Pronto. Minha paciência havia se esgotado. Estalei os dedos e uma labareda subiu pelas cordas que me amarravam. Caí no chão igual estrume, mas me levantei bem rápido. Mesmo sem ter supervelocidade, eu ainda tinha minha dignidade. O rapazola parecia que havia visto a mulher de branco na estrada de tão assustado. Meio trêmulo, sacou uma pistola, apontou pra mim e, sem pensar duas vezes, puxou o gatilho.
O barulho do tiro fez as galinhas se agitarem do lado de fora. O rapaz ficou ainda mais assustado ao me ver de pé depois de tomar um tiro na barriga a poucos metros de distância. Eu peguei a bala amassada e espanei minha camiseta — agora com um furo novo. Pouca gente conhecia meu terceiro superpoder.
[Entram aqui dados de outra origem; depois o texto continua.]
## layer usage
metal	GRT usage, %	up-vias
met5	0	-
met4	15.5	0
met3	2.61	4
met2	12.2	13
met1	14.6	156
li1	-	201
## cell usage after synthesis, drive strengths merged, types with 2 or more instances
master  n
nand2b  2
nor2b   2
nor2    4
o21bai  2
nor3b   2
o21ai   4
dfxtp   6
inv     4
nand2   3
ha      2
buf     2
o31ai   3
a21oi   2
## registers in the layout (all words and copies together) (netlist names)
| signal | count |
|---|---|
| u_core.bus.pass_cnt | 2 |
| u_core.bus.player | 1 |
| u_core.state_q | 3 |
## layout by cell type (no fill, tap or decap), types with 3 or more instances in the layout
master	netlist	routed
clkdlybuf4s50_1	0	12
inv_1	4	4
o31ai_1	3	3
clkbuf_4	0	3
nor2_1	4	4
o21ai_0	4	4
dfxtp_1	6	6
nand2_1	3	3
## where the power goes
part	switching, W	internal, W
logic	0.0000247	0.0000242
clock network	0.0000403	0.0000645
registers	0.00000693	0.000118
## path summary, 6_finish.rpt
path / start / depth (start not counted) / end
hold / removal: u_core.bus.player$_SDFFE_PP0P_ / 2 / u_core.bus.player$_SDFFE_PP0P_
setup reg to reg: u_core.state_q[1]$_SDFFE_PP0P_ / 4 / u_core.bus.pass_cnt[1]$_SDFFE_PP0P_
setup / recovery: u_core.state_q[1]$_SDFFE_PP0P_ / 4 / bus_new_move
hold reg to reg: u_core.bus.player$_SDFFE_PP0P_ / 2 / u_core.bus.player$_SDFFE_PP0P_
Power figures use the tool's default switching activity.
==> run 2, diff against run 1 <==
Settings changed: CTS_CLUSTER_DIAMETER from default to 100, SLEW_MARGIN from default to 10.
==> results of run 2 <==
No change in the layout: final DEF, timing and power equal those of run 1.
**config.mk**
```make
export PLATFORM = sky130hd
export DESIGN_NAME = jump_sequencer
export DESIGN_NICKNAME = d
export VERILOG_FILES = /design/src/rtl/jump_sequencer.sv
export SDC_FILE = /design/constraint.sdc
export NUM_CORES = 1
export LEC_CHECK = 0
export ABC_AREA = 0
export ABC_CLOCK_PERIOD_IN_PS = 6550
export CAP_MARGIN = 20
export CORE_MARGIN = 2
export CORE_UTILIZATION = 56
export CTS_BUF_LIST = sky130_fd_sc_hd__clkbuf_16
export CTS_CLUSTER_SIZE = 40
export DETAILED_ROUTE_END_ITERATION = 8
export MAX_ROUTING_LAYER = met4
export PLACE_DENSITY_LB_ADDON = 0.25
export REMOVE_ABC_BUFFERS = 1
export SYNTH_ARGS = -nofsm -noshare
export SYNTH_HDL_FRONTEND = slang
export SYNTH_SLANG_ARGS = --single-unit
```
**constraint.sdc**
```tcl
create_clock -name clk -period 6.55 [get_ports clk]
set_input_delay 0.655 -clock clk [delete_from_list [all_inputs] [get_ports clk]]
set_output_delay 0.655 -clock clk [all_outputs]
set_load 0.02 [all_outputs]
```
**src/rtl/jump_sequencer.sv**
```systemverilog
// Conditional-jump sequencer: reads one or two register operands, evaluates a
// condition code and produces the next PC together with saturating statistics.
module jump_sequencer (
  input  logic        clk,
  input  logic        reset,
  input  logic        start,
  input  logic [3:0]  cond,
  input  logic [2:0]  rd_addr,
  input  logic [2:0]  rs_addr,
  input  logic [15:0] imm_n,
  input  logic [15:0] target,
  input  logic [15:0] pc,
  output logic        rf_re,
  output logic [2:0]  rf_addr,
  input  logic [15:0] rf_rdata,
  output logic        busy,
  output logic        done,
  output logic        pc_load,
  output logic [15:0] pc_next,
  output logic        taken,
  output logic [15:0] taken_cnt,
  output logic [15:0] total_cnt
);

  typedef enum logic [2:0] {
    S_IDLE, S_RD, S_WRD, S_RS, S_WRS, S_EVAL, S_DONE
  } state_t;

  state_t      state, state_nxt;
  logic [3:0]  cond_q;
  logic [2:0]  rd_addr_q, rs_addr_q;
  logic [15:0] imm_q, target_q, pc_q;
  logic [15:0] rd_val, rs_val;
  logic        taken_q;
  logic        taken_eval;

  // Register-compare codes (00xx) need the second operand.
  wire need_rs = (cond_q[3:2] == 2'b00);

  always_comb begin
    state_nxt = state;
    rf_re     = 1'b0;
    rf_addr   = 3'd0;
    case (state)
      S_IDLE: if (start) state_nxt = S_RD;
      S_RD: begin
        rf_re     = 1'b1;
        rf_addr   = rd_addr_q;
        state_nxt = S_WRD;
      end
      S_WRD:  state_nxt = need_rs ? S_RS : S_EVAL;
      S_RS: begin
        rf_re     = 1'b1;
        rf_addr   = rs_addr_q;
        state_nxt = S_WRS;
      end
      S_WRS:  state_nxt = S_EVAL;
      S_EVAL: state_nxt = S_DONE;
      S_DONE: state_nxt = S_IDLE;
      default: state_nxt = S_IDLE;
    endcase
  end

  always_comb begin
    taken_eval = 1'b0;
    case (cond_q)
      4'b0000: taken_eval = (rd_val >  rs_val);
      4'b0001: taken_eval = (rd_val <  rs_val);
      4'b0010: taken_eval = (rd_val == rs_val);
      4'b0011: taken_eval = (rd_val != rs_val);
      4'b0100: taken_eval = (rd_val == 16'd0);
      4'b0101: taken_eval = rd_val[15];
      4'b1000: taken_eval = (rd_val >  imm_q);
      4'b1001: taken_eval = (rd_val <  imm_q);
      4'b1010: taken_eval = (rd_val == imm_q);
      4'b1011: taken_eval = (rd_val != imm_q);
      default: taken_eval = 1'b0;
    endcase
  end

  always_ff @(posedge clk or posedge reset) begin
    if (reset) begin
      state     <= S_IDLE;
      cond_q    <= 4'd0;
      rd_addr_q <= 3'd0;
      rs_addr_q <= 3'd0;
      imm_q     <= 16'd0;
      target_q  <= 16'd0;
      pc_q      <= 16'd0;
      rd_val    <= 16'd0;
      rs_val    <= 16'd0;
      taken_q   <= 1'b0;
      pc_next   <= 16'd0;
      taken_cnt <= 16'd0;
      total_cnt <= 16'd0;
    end else begin
      state <= state_nxt;
      case (state)
        S_IDLE: if (start) begin
          cond_q    <= cond;
          rd_addr_q <= rd_addr;
          rs_addr_q <= rs_addr;
          imm_q     <= imm_n;
          target_q  <= target;
          pc_q      <= pc;
        end
        S_WRD: rd_val <= rf_rdata;
        S_WRS: rs_val <= rf_rdata;
        // Result and statistics land together on the edge entering DONE.
        S_EVAL: begin
          taken_q   <= taken_eval;
          pc_next   <= taken_eval ? target_q : pc_q + 16'd1;
          total_cnt <= (total_cnt == 16'hFFFF) ? total_cnt : total_cnt + 16'd1;
          if (taken_eval && taken_cnt != 16'hFFFF)
            taken_cnt <= taken_cnt + 16'd1;
        end
        S_DONE: taken_q <= 1'b0;
        default: ;
      endcase
    end
  end

  assign busy    = (state != S_IDLE);
  assign done    = (state == S_DONE);
  assign pc_load = done;
  assign taken   = taken_q;

endmodule
```
==> results_dict.tcl <==
set metrics [dict create \
    post_cts_buffers 0 \
    hold_path.class "flip-flop to flip-flop" \
    path_delay_family "simple AND/OR/NAND/NOR gates" \
    arrival_ps 3350 \
    grt_use_met1 0.324 \
    via_per_inst 5.42 \
    final_layout_size_suffix_gt1_frac 0.123 \
    slew_headroom 0.395 \
    synth_edf_count 0 \
    hold_violations 0 \
    worstSetupPathType "flip-flop to flip-flop" \
    wl_um 16000 \
    dr_total_vias 5150 \
    slew_viol_final 0 \
    cts.clk_slew.worst_paths_ps 60 \
    cts_resized 0 \
    grtUsageMet2 0.438 \
    fin_setup_tns_ps 0 \
    p_per_area_nw_per_um2 470 \
    crit_chain "ha_1 -> nand4_1 -> nor4_1 -> mux2i_1 -> xnor2_1 -> a32oi_1 -> o211ai_4 -> buf_4 -> and3_4 -> mux2_4" \
    antenna_cells 0 \
    dp_slack_ps 3530 \
    antenna_left 0 \
    synthFlopType "dfrtp_1" \
    cts_buffer_depth 2 \
    netlist_instances 637 \
    drt_iter0_markers 319 \
    use_met3 0.0601 \
    die_w_um 115 \
    worst_slew_pin_slew_ps 907 \
    worst-path-buf-inv 1 \
    drt_pass1_iterations 5 \
    busiest_layer "met2" \
    worst_slack_ps 3500 \
    max_freq_ghz 0.328 \
    fin_crit_sh 0.465 \
    synth_warnings 0 \
    track_usage 0.269 \
    cap_viol_max_count 0 \
    worstSetupStartpointType "flip-flop" \
    crit_fanout 33 \
    cp_slowest_cell "nor4_1" \
    die_area_um2 13300 \
    gp_congestion 0.895 \
    yosysSeqAreaShare 0.513 \
    final_common_cell "dfrtp_1" \
    area_growth_pct 29.3 \
    clock-sinks 142 \
    rows 40 \
    htree_levels 4 \
    clkLatencyLatePin_ps 420 \
    dp_hpwl_um 11300 \
    critPathRequiredTime_ps 6860 \
    cts_buffers 17 \
    status "finished clean" \
    post_drt_wl_per_cell_um 16.8 \
    period_minus_slack_ps 3050 \
    fp.dieH_um 115 \
    grt.overflow.total 0 \
    numPortBuffers 132 \
    ir_drop_uv 333 \
    root_buffer "clkbuf_16" \
    synthArstFlopShare 1.00 \
    grt_max_degree 77 \
    drc 0 \
    netlist-cell-type-count 44 \
    netlist_area_um2 6920 \
    rsz0062_at_grt "false" \
    grt_pass1_vias 5502 \
    nets 882 \
    cts_tree "done" \
    cts_hold_buf 0 \
    fillCellCount 849 \
    antenna_found_initial 0 \
    design.core.area_um2 12100 \
    place_area_um2 8410 \
    skew_ps 6.05 \
    final_cell_area_um2 8950 \
    final_util 0.742 \
    grt_pass1_wl_um 26600 \
    layout_common_cells "dfrtp_1 (142), clkdlybuf4s50_1 (132), nand2_1 (78)" \
    end_kind "flip-flop" \
    leakagePower_nw 3.89 \
    start_util 0.574 \
    setup_viol 0 \
    max_stage_delay_ps 430 \
    ys_seq_elements 142 \
    syn_avg_cell_area_um2 10.9 \
    ios 133 \
]
[cell families (layout without fill, tap and decap cells)]
group / after synthesis / count (layout) / synth area share
AND/OR/NAND/NOR: 191 / 191 / 0.136
flip-flops: 142 / 142 / 0.513
XOR/XNOR: 44 / 44 / 0.0557
multiplexers: 81 / 81 / 0.128
buffers and inverters: 63 / 209 / 0.0378
AO/OA/AOI/OAI: 81 / 81 / 0.0661
adder cells (fa/ha/maj): 35 / 35 / 0.0632
[registers in the layout (all words and copies together) (netlist names)]
| register | count |
|---|---|
| cond_q | 4 |
| pc_next | 16 |
| rs_val | 16 |
| taken | 1 |
| rd_addr_q | 3 |
| state | 3 |
| target_q | 16 |
| rd_val | 16 |
| rs_addr_q | 3 |
| taken_cnt | 16 |
| pc_q | 16 |
| total_cnt | 16 |
| imm_q | 16 |
[tightest hold or removal path, cell delays in order (launching register included)]
cell	delay [ps]
dfrtp_1	340
nand2_1	50
o21ai_1	60
[through the flow]
step	cells	hold WS (ps)	power [W]
6_report	951	480	0.00421
3_3_place_gp	919	470	0.00319
4_1_cts	951	487	0.00422
2_1_floorplan	613	479	0.00269
3_5_place_dp	919	474	0.00330
5_1_grt	951	511	0.00450
[cell type report]
cell class	count	area, µm²	share of cell area
inverter	39	151	0.0169
sequential	142	3550	0.397
timing repair buffer	138	1370	0.153
clock buffer	17	425	0.0475
multi-input combinational	432	3130	0.350
clock inverter	15	116	0.0130
tap	168	210	0.0235
[synth_stat cells (all sizes together), types with 5 or more instances]
master	number	area share
nand4	22	0.021
buf	10	0.0089
ha	35	0.063
inv	39	0.021
mux2	59	0.096
mux2i	22	0.032
clkbuf	14	0.0078
nand2	78	0.042
nor3	10	0.0080
nor4	9	0.0081
xor2	8	0.010
dfrtp	142	0.51
or3	5	0.0045
and3	15	0.014
nand3	20	0.014
xnor2	36	0.046
nor2	22	0.012
o21ai	49	0.035
a21oi	16	0.012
Naquele almoço de família, quando levei a chinelada, a sobremesa foi rapadura.
Caminhei lentamente até o rapazola e surrupiei o chapéu dele pra mim. Ele não reagiu. Só então resolvi responder a primeira pergunta.
— Meus poderes vieram de um chinelo velho de um pé cansado, de uma pimenta que não era refresco e de uma rapadura doce, mas que não era mole não.